Chrapie , buzia otwarta, koleja butelczyna rumu wyparowała. Śpi głęboko, odpoczywa… już tyle...Drzwi trzaskają do kajuty. Staje nawigator , też wczorajszy ,ale bardziej świeży. Melduje :

Panie Kapitanie mam informację od nadzorcy przystani , że możemy płynąć w dół !!!

Kapitan otworzył leniwie oko , drugim drzemiąc i zapadając się w oparach alkoholu i taniego tytoniu. Zapadał w myśl zejścia z trapu na Puławską ziemię. Odnaleźć nawigatora zostawionego 40 lat temu, tam w tej cholernej epidemii. Znaleźć żywego lub jego grób. Gryzie go od wypłynięcia z portu z Puław w 1852 roku… Ale rum uśmierza ból, rozgania myśli….

Wstał ,podszedł do zniszczonego i zaniedbanego lustra. Widzi sędziwą pociągłą twarz starca. Przewiózł Wisłą tysiące ton zboża ,śledzi i innych towarów. Przewiózł setki ludzi szukających lepszego jutra.
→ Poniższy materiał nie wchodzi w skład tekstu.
**config.mk**
```make
export PLATFORM = sky130hd
export DESIGN_NAME = sprite_tiler
export DESIGN_NICKNAME = d
export VERILOG_FILES = /design/src/rtl/sprite_tiler_pkg.sv /design/src/rtl/sprite_tiler_delay_line.sv /design/src/rtl/sprite_tiler.sv
export SDC_FILE = /design/constraint.sdc
export NUM_CORES = 1
export LEC_CHECK = 0
export CAP_MARGIN = 20
export CORE_AREA = 10 10 121 123
export DETAILED_ROUTE_END_ITERATION = 6
export DIE_AREA = 0 0 131 133
export PLACE_DENSITY = 0.69
export SYNTH_ARGS = -nofsm -noshare
export SYNTH_HDL_FRONTEND = slang
export SYNTH_SLANG_ARGS = --single-unit
```
**constraint.sdc**
```tcl
create_clock -name clk -period 3.3 [get_ports clk]
set_input_delay 0.99 -clock clk [delete_from_list [all_inputs] [get_ports clk]]
set_output_delay 0.99 -clock clk [all_outputs]
set_load 0.005 [all_outputs]
```
$ cat config.mk
export PLATFORM = sky130hd
export DESIGN_NAME = dino_jump_ctrl_flat
export DESIGN_NICKNAME = d
export VERILOG_FILES = /design/src/rtl/dino_pkg.sv /design/src/rtl/dino_jump_ctrl_if.sv /design/src/rtl/dino_sync2.sv /design/src/rtl/dino_jump_ctrl.sv /design/src/flat_wrapper.sv
export SDC_FILE = /design/constraint.sdc
export NUM_CORES = 1
export LEC_CHECK = 0
export CORE_UTILIZATION = 55
export CTS_CLUSTER_DIAMETER = 50
export DETAILED_ROUTE_END_ITERATION = 8
export HOLD_SLACK_MARGIN = 0.08
export MAX_ROUTING_LAYER = met4
export PLACE_DENSITY = 0.82
export SKIP_LAST_GASP = 1
export SYNTH_ARGS = -nofsm -noshare
export SYNTH_HDL_FRONTEND = slang
export SYNTH_HIERARCHICAL = 1
export SYNTH_SLANG_ARGS = --single-unit
$ cat constraint.sdc
create_clock -name clk -period 2.5 [get_ports clk]
set_input_delay 0.25 -clock clk [delete_from_list [all_inputs] [get_ports clk]]
set_output_delay 0.25 -clock clk [all_outputs]
set_load 0.005 [all_outputs]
Znają go w każdym porcie, każdej zatoczce, każdej przystani. Znają tą zmarnowaną twarz. Znają jego już niepewny krok, mniej sprawną lewą nogę. Zabór rosyjski tak blisko. Nie lubi tego zaboru, tego języka. Tej kultury, tych ich obyczajów. Patrzy jak wycierana jest polskość…. 

Gasi kolejnego papierosa. Czyta raporty … epidemia znów szaleje…. Boże, każesz mi wracać znów w to piekło. Pamięta jak kolej Iwanogrodzko-Dąbrowską budowano. Przywleczono cholerę, z drugiej strony Wisły, znaczy Sieciechowskiej. A wcześniej w 1867 roku w Guberni Lubelskiej cholera zaatakowała 4823 ludzi – zmarła połowa. Czy w 1872 roku na cholerę zachorowało 1286 osób zmarło 506…. Pamięta jak w 1873 roku po radomskiej stronie Wisły szalał mór cholery, a w Warszawie dżuma…. Dopija paskudną kawę i czyta ostatnie akapity raportu. W królestwie Danii wykonano ostatnią karę śmierci. Uśmiechnął się pod wąsem… życzliwie. Czyta dalej . Jego tam carskie coś tam coś tam, wargami przewraca , nie lubi tych carskich …. Car Rosji Wszech Rosji był z wizytacją wojsk w Twierdzy Iwanogrod wraz z młodym synem -  przyszłym Carem ostatnim z Romanowów Mikołajem II, który odwiedził mury Dęblińskiej Twierdzy w 1914 roku.

 

Karawaka Klementowice

 

Po paskudnej kawie przyszedł czas na paskudne późne śniadanie. Zjada z niechęcią, wie , że młody nie jest i musi się pilnować z jedzeniem. Połowę zębów stracił na ciężkich czasach. Nieurodzaj był straszny,susza… warzywa, zboża nie obrodziły. Brukiew do znudzenia a i jej zabrakło…. Wzruszył do siebie ramionami. Przynieśli mu znów to samo – kawałek rzepy pieczonej, ziemniaki ze wczoraj i jakąś breję. Chleb czarny i czerstwy nie dał się urwać dłonią. Nóż raz za razem wcina się w bochen. Odkrawa pajdę chleba. Choć chleb dobry- mruczy pod nosem. Zamyka się nad talerzem w sobie, w swoim świecie i celu. Do Puław nie daleko może 20 mil może 23 mile. Zarządza odprawę. Na pokładzie w końcu pojawiają się ostatni wioślarze, mocno zbudowani, żylaści, ale pełni wigoru mężczyźni. Mają wiosłować pod prąd, na Wiśle, w ten bardzo wysoki jej stan …

Płyniemy panowie do Galicji po sól. Śledzie zrzucamy w Puławach i Kazimierzu. W Puławach w porcie mam osobistą sprawę. Zacumujemy na jedną lub dwie noce. Tawerna jest ! Strawa ujdzie. Gorzałka jest. Tam mówią okowita…. Pamiętajcie w Modrzycach nie tylko żupa solna jest, ale i  mosty. Kolejowy nowiutki i ten do fortu na drugim brzegu Wisły. Forty budują, jest i port na Wiśle. Ale nic tam po nas. Bacznie oko wytężać macie i o wszystkim meldować. 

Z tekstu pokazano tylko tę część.